About me
Born and bred in rural Oregon, USA, I'm currently a 19-year-old junior in college. I started at age 5 with my dad and brother Aaron. I took a keen interest, we went to the local chess club, and spent many long nights playing chess in our room. I caught on to resources like chess.com, lichess and different tactical, strategical, opening, middlegame, and endgame books. My rating rose quickly playing tournaments, in state and out of state on a monthly basis. Our devoted chess fanatic, Dr. Keller, made it all possible, driving us to bordering states and flying cross country in search of competition. 14 years later, I'm still probing the depths of this wonderful game (or sport, or science, or art!)
Playing experience
I've played all over the United States, Canada and Mexico, competing in many U.S. Opens and National Opens. Tied for first U12 in North American Youth 2015 (first in blitz); 2nd place for ninth grade in National Grade Champs, FL 2017; tied for first place, ahead of 3 GM's in Larry Evan's Memorial 2019; top U2300 in National Open 2019; 2019 OR Open, 2nd place; OR State Champ 2020. 2020 PRO Chess League participant with the Webster Windmills; 2018 and 2020 OR High School representative for the Denker tournament.
Teaching experience
I've taught at the local chess club kids of all ages and levels, teaching them everything from the basics of rules and moves, to concepts regarding positional play, pawn structures, attacks, and exercises.
Best skills
I will patiently work with students to make the experience enjoyable and relative to them, with constant interaction, analysis of their games, fun exercises, and orderly layout of fundamentals, strategies, opening play, etc.
Teaching methodology
First I will get a grasp of the student's level, strengths, weaknesses, and playing styles, and general knowledge of the game. I can then plan my lessons to target areas to improve, and build ones that are already strong. This is done with game analysis, tactical exercises, strategical questions, how to think in chess, calculations, planning, middle game structures, numerous endgames, giving you a feel for how the pieces work together and individually, showing classical must-know situations that occur often.

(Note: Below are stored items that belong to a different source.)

===== config.mk =====
export PLATFORM = sky130hd
export DESIGN_NAME = fetch_fd_stage_flat
export DESIGN_NICKNAME = d
export VERILOG_FILES = /design/src/rtl/fetch_fd_if.sv /design/src/rtl/fetch_fd_stage.sv /design/src/flat_wrapper.sv
export SDC_FILE = /design/constraint.sdc
export NUM_CORES = 1
export LEC_CHECK = 0
export CAP_MARGIN = 20
export CORE_UTILIZATION = 45
export CTS_BUF_LIST = sky130_fd_sc_hd__clkbuf_4 sky130_fd_sc_hd__clkbuf_8
export DETAILED_ROUTE_END_ITERATION = 10
export PLACE_DENSITY = 0.83
export SLEW_MARGIN = 25
export SYNTH_ARGS = -nofsm -noshare
export SYNTH_HDL_FRONTEND = slang
export SYNTH_SLANG_ARGS = --single-unit
export TNS_END_PERCENT = 30

===== constraint.sdc =====
create_clock -name clock -period 5.8 [get_ports clock]
set_input_delay 1.74 -clock clock [delete_from_list [all_inputs] [get_ports clock]]
set_output_delay 1.74 -clock clock [all_outputs]
set_load 0.02 [all_outputs]

===== src/rtl/fetch_fd_if.sv =====
// fetch_fd_if: bundles the fetch stage's control, instruction-memory and
// F/D latch signals.
//
// Handshake: the stage has no valid/ready flow control. stall and redirect
// are level inputs sampled on every rising clock edge. fdValid qualifies
// fdInstruction/fdPC as a real fetched instruction. When fdValid is 0 the
// latch holds a bubble (NOP).
//
// Modports:
//   master - environment side: drives stall, redirect, redirectTarget and
//            q_imem, and observes everything the stage produces.
//   slave  - fetch stage side: the mirror of master.
//
// Signals:
//   stall          hazard unit asks the stage to hold the PC and F/D latch
//   redirect       a taken branch or jump resolved in execute
//   redirectTarget next PC when redirect is high
//   q_imem         instruction word at address_imem (combinational read)
//   address_imem   current PC
//   fdInstruction  latched instruction for decode
//   fdPC           PC+1 of the latched instruction
//   fdValid        latch holds a real instruction, not a bubble
//   fetchCount     instructions accepted into the latch (wraps)
//   bubbleCount    cycles the latch accepted nothing new (wraps)
//   fd_state       debug: action the stage took on the last edge
interface fetch_fd_if #(
    parameter int ADDR_W = 12
);
    logic              stall;
    logic              redirect;
    logic [ADDR_W-1:0] redirectTarget;
    logic [31:0]       q_imem;
    logic [ADDR_W-1:0] address_imem;
    logic [31:0]       fdInstruction;
    logic [ADDR_W-1:0] fdPC;
    logic              fdValid;
    logic [31:0]       fetchCount;
    logic [31:0]       bubbleCount;
    logic [1:0]        fd_state;

    modport master (
        output stall, redirect, redirectTarget, q_imem,
        input  address_imem, fdInstruction, fdPC, fdValid,
               fetchCount, bubbleCount, fd_state
    );

    modport slave (
        input  stall, redirect, redirectTarget, q_imem,
        output address_imem, fdInstruction, fdPC, fdValid,
               fetchCount, bubbleCount, fd_state
    );
endinterface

I can help provide a solid basis for the different openings with either color, and teach other options besides the long, "trendy" theoretical lines, which are a little dry and overly used in my opinion. That doesn't mean, however, I'm teaching a bunch of offbeat gambits and weird sacrifices, but just something to catch your opponent off guard with and get of the beaten path, fairly early. Of course, middle game plans and follow up ideas accompany this.